## src/rtl/axi_interconnect_pkg.sv

```systemverilog
// Shared AXI interconnect definitions: burst type codes and the
// write-address splitter state encoding.
package axi_interconnect_pkg;

  localparam logic [1:0] AXI_BURST_FIXED = 2'b00;
  localparam logic [1:0] AXI_BURST_INCR  = 2'b01;
  localparam logic [1:0] AXI_BURST_WRAP  = 2'b10;

  typedef enum logic [1:0] {
    ST_IDLE  = 2'd0,
    ST_ISSUE = 2'd1
  } aw_state_e;

endpackage

```

## src/rtl/axi_interconnect_width_convert_awsplit.sv

```systemverilog
// Write-address splitter: one slave AW burst -> one or more master AW
// sub-bursts, with one request-FIFO push per issued sub-burst.
//
// Ports:
//   clk_sys, rst         clock, synchronous active-high reset
//   s_aw*                slave AW channel (s_awready out)
//   m_aw*                master AW channel, all outputs registered
//   req_en / req_last    request-FIFO push and final-sub-burst flag
//
// Build option: AXI_IC_AWSPLIT_ALIGN_EN makes INCR sub-bursts after the
// first start on a (MAX_BURST_LEN << size)-byte boundary.
module axi_interconnect_width_convert_awsplit
  import axi_interconnect_pkg::*;
#(
  parameter int WIDTH_ID      = 4,
  parameter int WIDTH_AUSER   = 1,
  parameter int WIDTH_ADDR    = 32,
  parameter int MAX_BURST_LEN = 16,
  parameter int U_DLY         = 1,
  localparam int W_ID    = (WIDTH_ID == 0) ? 1 : WIDTH_ID,
  localparam int W_AUSER = (WIDTH_AUSER == 0) ? 1 : WIDTH_AUSER
) (
  input  logic                  clk_sys,
  input  logic                  rst,
  input  logic [W_ID-1:0]       s_awid,
  input  logic [WIDTH_ADDR-1:0] s_awaddr,
  input  logic [7:0]            s_awlen,
  input  logic [2:0]            s_awsize,
  input  logic [1:0]            s_awburst,
  input  logic [W_AUSER-1:0]    s_awuser,
  input  logic                  s_awvalid,
  output logic                  s_awready,
  output logic [W_ID-1:0]       m_awid,
  output logic [WIDTH_ADDR-1:0] m_awaddr,
  output logic [7:0]            m_awlen,
  output logic [2:0]            m_awsize,
  output logic [1:0]            m_awburst,
  output logic [W_AUSER-1:0]    m_awuser,
  output logic                  m_awvalid,
  input  logic                  m_awready,
  output logic                  req_en,
  output logic                  req_last
);

  localparam logic [8:0] MAXB = 9'(MAX_BURST_LEN);

  aw_state_e r_state;
  // Beats still to issue after the sub-burst currently on m_aw*.
  logic [8:0] r_remain;

  logic [WIDTH_ADDR-1:0] w_addr;
  logic [WIDTH_ADDR-1:0] w_mask;
  logic [WIDTH_ADDR-1:0] w_step;
  logic [8:0]            w_remain;
  logic [8:0]            w_align;
  logic [8:0]            w_cap;
  logic [8:0]            w_beats;
  logic [8:0]            w_remain_after;
  logic [2:0]            w_size;
  logic [1:0]            w_burst;
  logic                  w_unused_dly;

  // Delay parameter kept for interface compatibility only.
  assign w_unused_dly = (U_DLY != 0);

  assign s_awready = (r_state == ST_IDLE);
  assign req_en    = m_awvalid & m_awready;
  assign req_last  = (r_remain == 9'd0);

  // Sizing of the sub-burst to load next: from the slave request when
  // idle, otherwise the continuation of the one being issued.
  always_comb begin
    w_mask         = '0;
    w_step         = '0;
    w_addr         = '0;
    w_remain       = '0;
    w_size         = '0;
    w_burst        = '0;
    w_align        = 9'd256;
    w_cap          = MAXB;
    w_beats        = '0;
    w_remain_after = '0;
    if (r_state == ST_IDLE) begin
      w_remain = {1'b0, s_awlen} + 9'd1;
      w_addr   = s_awaddr;
      w_size   = s_awsize;
      w_burst  = s_awburst;
    end else begin
      w_remain = r_remain;
      w_mask   = (WIDTH_ADDR'(1) << m_awsize) - WIDTH_ADDR'(1);
      w_step   = WIDTH_ADDR'({1'b0, m_awlen} + 9'd1) << m_awsize;
      // Later sub-bursts restart from the size-aligned address.
      w_addr   = (m_awaddr & ~w_mask) + w_step;
      w_size   = m_awsize;
      w_burst  = m_awburst;
    end
`ifdef AXI_IC_AWSPLIT_ALIGN_EN
    w_align = MAXB - 9'((w_addr >> w_size)
                        & WIDTH_ADDR'(MAX_BURST_LEN - 1));
`else
    w_align = 9'd256;
`endif
    w_cap = (w_align < MAXB) ? w_align : MAXB;
    // Non-INCR and short bursts are never split.
    if ((w_burst != AXI_BURST_INCR) || (w_remain <= MAXB)) begin
      w_beats = w_remain;
    end else begin
      w_beats = (w_remain < w_cap) ? w_remain : w_cap;
    end
    w_remain_after = w_remain - w_beats;
  end

  always_ff @(posedge clk_sys) begin
    if (rst) begin
      r_state   <= ST_IDLE;
      r_remain  <= '0;
      m_awid    <= '0;
      m_awaddr  <= '0;
      m_awlen   <= '0;
      m_awsize  <= '0;
      m_awburst <= '0;
      m_awuser  <= '0;
      m_awvalid <= 1'b0;
    end else begin
      unique case (r_state)
        ST_IDLE: begin
          if (s_awvalid) begin
            m_awid    <= s_awid;
            m_awsize  <= s_awsize;
            m_awburst <= s_awburst;
            m_awuser  <= s_awuser;
            m_awaddr  <= w_addr;
            m_awlen   <= 8'(w_beats - 9'd1);
            r_remain  <= w_remain_after;
            m_awvalid <= 1'b1;
            r_state   <= ST_ISSUE;
          end
        end
        ST_ISSUE: begin
          if (m_awready) begin
            if (r_remain == 9'd0) begin
              m_awvalid <= 1'b0;
              r_state   <= ST_IDLE;
            end else begin
              m_awaddr <= w_addr;
              m_awlen  <= 8'(w_beats - 9'd1);
              r_remain <= w_remain_after;
            end
          end
        end
        default: begin
          m_awvalid <= 1'b0;
          r_state   <= ST_IDLE;
        end
      endcase
    end
  end

endmodule

```

## config.mk

```make
export PLATFORM = sky130hd
export DESIGN_NAME = axi_interconnect_width_convert_awsplit
export DESIGN_NICKNAME = d
export VERILOG_FILES = /design/src/rtl/axi_interconnect_pkg.sv /design/src/rtl/axi_interconnect_width_convert_awsplit.sv
export SDC_FILE = /design/constraint.sdc
export NUM_CORES = 1
export LEC_CHECK = 0
export CAP_MARGIN = 30
export CORE_ASPECT_RATIO = 1.25
export CORE_MARGIN = 2
export CORE_UTILIZATION = 52
export CTS_CLUSTER_SIZE = 14
export DETAILED_ROUTE_END_ITERATION = 7
export PLACE_DENSITY = 0.92
export SYNTH_ARGS = -nofsm -noshare
export SYNTH_HDL_FRONTEND = slang
export SYNTH_SLANG_ARGS = --single-unit
```

## constraint.sdc

```tcl
create_clock -name clk_sys -period 4.72 [get_ports clk_sys]
set_input_delay 0.708 -clock clk_sys [delete_from_list [all_inputs] [get_ports clk_sys]]
set_output_delay 0.708 -clock clk_sys [all_outputs]
set_load 0.01 [all_outputs]
```

==> metrics.log <==
[metrics] number of antenna violations at the first check in global routing: 0
[metrics] number of cells on the worst reg-to-reg path: 16
[metrics] iteration count of the initial detailed-routing pass: 8
[metrics] Final ANT Viol Nets: 0
[metrics] headroom to the max-slew limit: 0.4346
[metrics] setup slack, reg-to-reg: 0.57 ns
[metrics] effective utilization at floorplan: 0.5376
[metrics] number of flip-flops and latches in the synthesized netlist: 60
[metrics] post-synthesis sequential area ratio: 0.2435
[metrics] all-layer global routing usage: 0.2887
[metrics] final setup violation count: 0
[metrics] Post-synth EDFFs: 0
[metrics] die outline area: 0.01029 sq mm
[metrics] top cell type's share of synthesized area: 0.2435
[metrics] number of violations of the max-capacitance limit: 0
[metrics] hold bufs inserted after CTS: 0
[metrics] number of buffers added for setup after CTS: 0
[metrics] async set or reset register ratio after synthesis: 0
[metrics] total clock sinks: 60
[metrics] commonest non-fill, non-tap cells in the layout: clkdlybuf4s50_1 (106), nand2_1 (91), nor2_1 (82)
[metrics] Cells on Worst Hold Path: 2
[metrics] static leakage: 2.420 nW
[metrics] Total Power: 2.276 mW
[metrics] class of the worst hold path: reg -> reg
[metrics] count of fill cells added during filler insertion: 744
[metrics] Root Driver: clkbuf_16
[metrics] slew of the pin with the lowest slew margin: 0.8481 ns
[metrics] vias in the first global route: 5360
[metrics] maximum fanout along the worst path: 4
[metrics] I/O Buffers: 107
[metrics] Mapped Cells: 670
[metrics] area occupied by multi-input gates: 0.003473 sq mm
[metrics] number of antenna cells inserted: 0
[metrics] Sum Neg Setup Slack: 0 ns
[metrics] startpoint-to-endpoint class of the critical path: in -> reg
[metrics] DRC violations left: 0
[metrics] number of unique standard cell types used by synthesis: 75
[metrics] predominant post-synthesis flop cell: dfxtp_1
[metrics] top cell type by total area after synthesis: dfxtp_1
[metrics] register area: 0.001201 sq mm
[metrics] Resized cells post-CTS: 0
[metrics] gpl congestion: 0.9240
[metrics] startpoint of the most critical register-to-register path: m_awlen[0]
[metrics] FMAX: 224.8 MHz
[metrics] site row count: 39
[metrics] power density over the cells: 356.3 mW/mm^2
[metrics] area of the mapped netlist: 0.004932 sq mm
[metrics] worst slack at placement: -0.01614 ns
[metrics] mean instance size in the synthesized netlist: 7.362 sq um
[metrics] met2 Usage GRT: 0.5220
[metrics] CTS tree: built
[metrics] outcome: completed
[metrics] Worst Clk Skew: 0.008980 ns
[metrics] max-slew violation count: 0
[metrics] via/cell ratio: 6.150
[metrics] Top Ports: 108
[metrics] total number of H-tree levels: 3
[metrics] insertion delay of the later-clocked pin in the worst-skew pair: 0.33 ns
[metrics] maximum clock path buffer count: 2
[metrics] sum of overflow across all layers after global routing: 0
[metrics] die span in y: 112.9 um
[metrics] RSZ-0062 raised after global routing: no
[metrics] met3 GRT Util: 0.05659
[metrics] min-delay src: m_awid[3]
[metrics] TritonCTS Buffers: 9
[metrics] Critical Path End Type: flop
[metrics] routed length per placed instance: 16.99 um
[metrics] most common cell after layout, fill and taps aside: clkdlybuf4s50_1
[metrics] Clk pin slew, worst setup/hold paths: 0.05 ns
[metrics] Hold Violations, Final: 0
[metrics] layout cell share with drive strength beyond 1: 0.07612
[metrics] setup ws final: 0.2722 ns
[metrics] synthesis warning total: 0
[metrics] Synth Net Count: 753
[metrics] period utilisation layout: 0.9423
[metrics] pin count of the biggest net entering global routing: 44
[metrics] Post-DP HPWL: 11310 um
[metrics] most used routing layer: met2
[metrics] routed via count: 5443
[metrics] floorplan die width: 91.11 um
[metrics] final net count: 841
[metrics] capture point of the worst reg-to-reg path: m_awaddr[24]
[metrics] kind of start point of the critical path: input pin
[metrics] Max rail drop VDD: 0.2304 mV
[metrics] Data arrival, critical path: 4.71 ns
[metrics] Area Overhead vs Synth: 29.55%
[metrics] Core Footprint: 0.009174 sq mm
[metrics] first-pass GRT wire length: 24690 um
[metrics] Worst Hold Path EP: m_awid[3]
[metrics] Total Routed Length: 15040 um
[metrics] critical path data required time: 4.98 ns
[metrics] post-layout minimum cycle time: 4.448 ns
[metrics] detailed router's first-iteration violation count: 465
[metrics] met1 GRT Util: 0.3195
[metrics] top cells by area in the synthesized netlist: dfxtp_1 (24%), nand2_1 (7.0%), ha_1 (6.8%)
power breakdown:
group	internal, mW	switching [mW]
Sequential	0.579	0.0893
Clock	0.449	0.233
Combinational	0.427	0.500
registers in the layout (all words and copies together), names as in the netlist:
register   count
m_awvalid      1
m_awuser       1
m_awid         4
m_awsize       3
m_awaddr      32
r_remain       9
m_awlen        8
m_awburst      2
metal layers:
| layer | vias to the layer above | routed length [um] |
|---|---|---|
| met5 | - | 0 |
| met4 | 0 | 680 |
| met3 | 69 | 966 |
| met2 | 253 | 7789 |
| met1 | 2540 | 5603 |
| li1 | 2581 | - |
cells in the mapped netlist (all sizes together), types with 6 or more instances:
cell type  count
and2           6
o211ai         7
mux2i         10
nand2         93
xnor2         14
clkbuf        35
o21ai         40
a211oi        23
buf            9
dfxtp         60
o21bai         6
nor2          83
a211o          6
xor2          12
ha            27
nand2b         8
a21o           9
a31oi          6
and3          10
nand3         13
or3           10
a2111oi        6
a21oi         63
nor2b         13
inv           19
nor3          19
worst max-delay path by stage:
| stage | end | startpoint | slack, ns | cells past startpoint |
|---|---|---|---|---|
| 2_1_floorplan | r_remain[8] | s_awlen[0] | 0.71 | 17 |
| 3_3_place_gp | r_remain[8] | s_awlen[0] | 0.27 | 19 |
| 3_5_place_dp | r_remain[8] | s_awlen[0] | -0.02 | 19 |
| 4_1_cts | r_remain[8] | s_awlen[0] | 0.29 | 19 |
| 5_1_grt | r_remain[8] | s_awlen[0] | 0.04 | 19 |
| 6_report | r_remain[8] | s_awlen[0] | 0.27 | 19 |
final cells by class:
class / count / area share
repair buffers: 121 / 0.1833
flip-flops and latches: 60 / 0.1880
clock inverters: 3 / 0.007049
clock buffers: 12 / 0.04171
multi-input cells: 545 / 0.5436
inverters: 21 / 0.01234
well taps: 123 / 0.02408
cells by family after synthesis:
| group | synth area share |
|---|---|
| xor gates and xnor gates | 0.04617 |
| DFF | 0.2435 |
| muxes | 0.03171 |
| adders and majority gates | 0.07661 |
| AOI/OAI and AO/OA | 0.2874 |
| buffers and inverters | 0.05277 |
| and+or+nand+nor | 0.2618 |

****************************************

Taking the lines above, repeat exactly those from the line that contains "[metrics] predominant post-synthesis" through the line that contains "[metrics] FMAX: 224.8 MHz", and both of those lines as well. Include nothing else.

= EXPECTED ANSWER =
[metrics] predominant post-synthesis flop cell: dfxtp_1
[metrics] top cell type by total area after synthesis: dfxtp_1
[metrics] register area: 0.001201 sq mm
[metrics] Resized cells post-CTS: 0
[metrics] gpl congestion: 0.9240
[metrics] startpoint of the most critical register-to-register path: m_awlen[0]
[metrics] FMAX: 224.8 MHz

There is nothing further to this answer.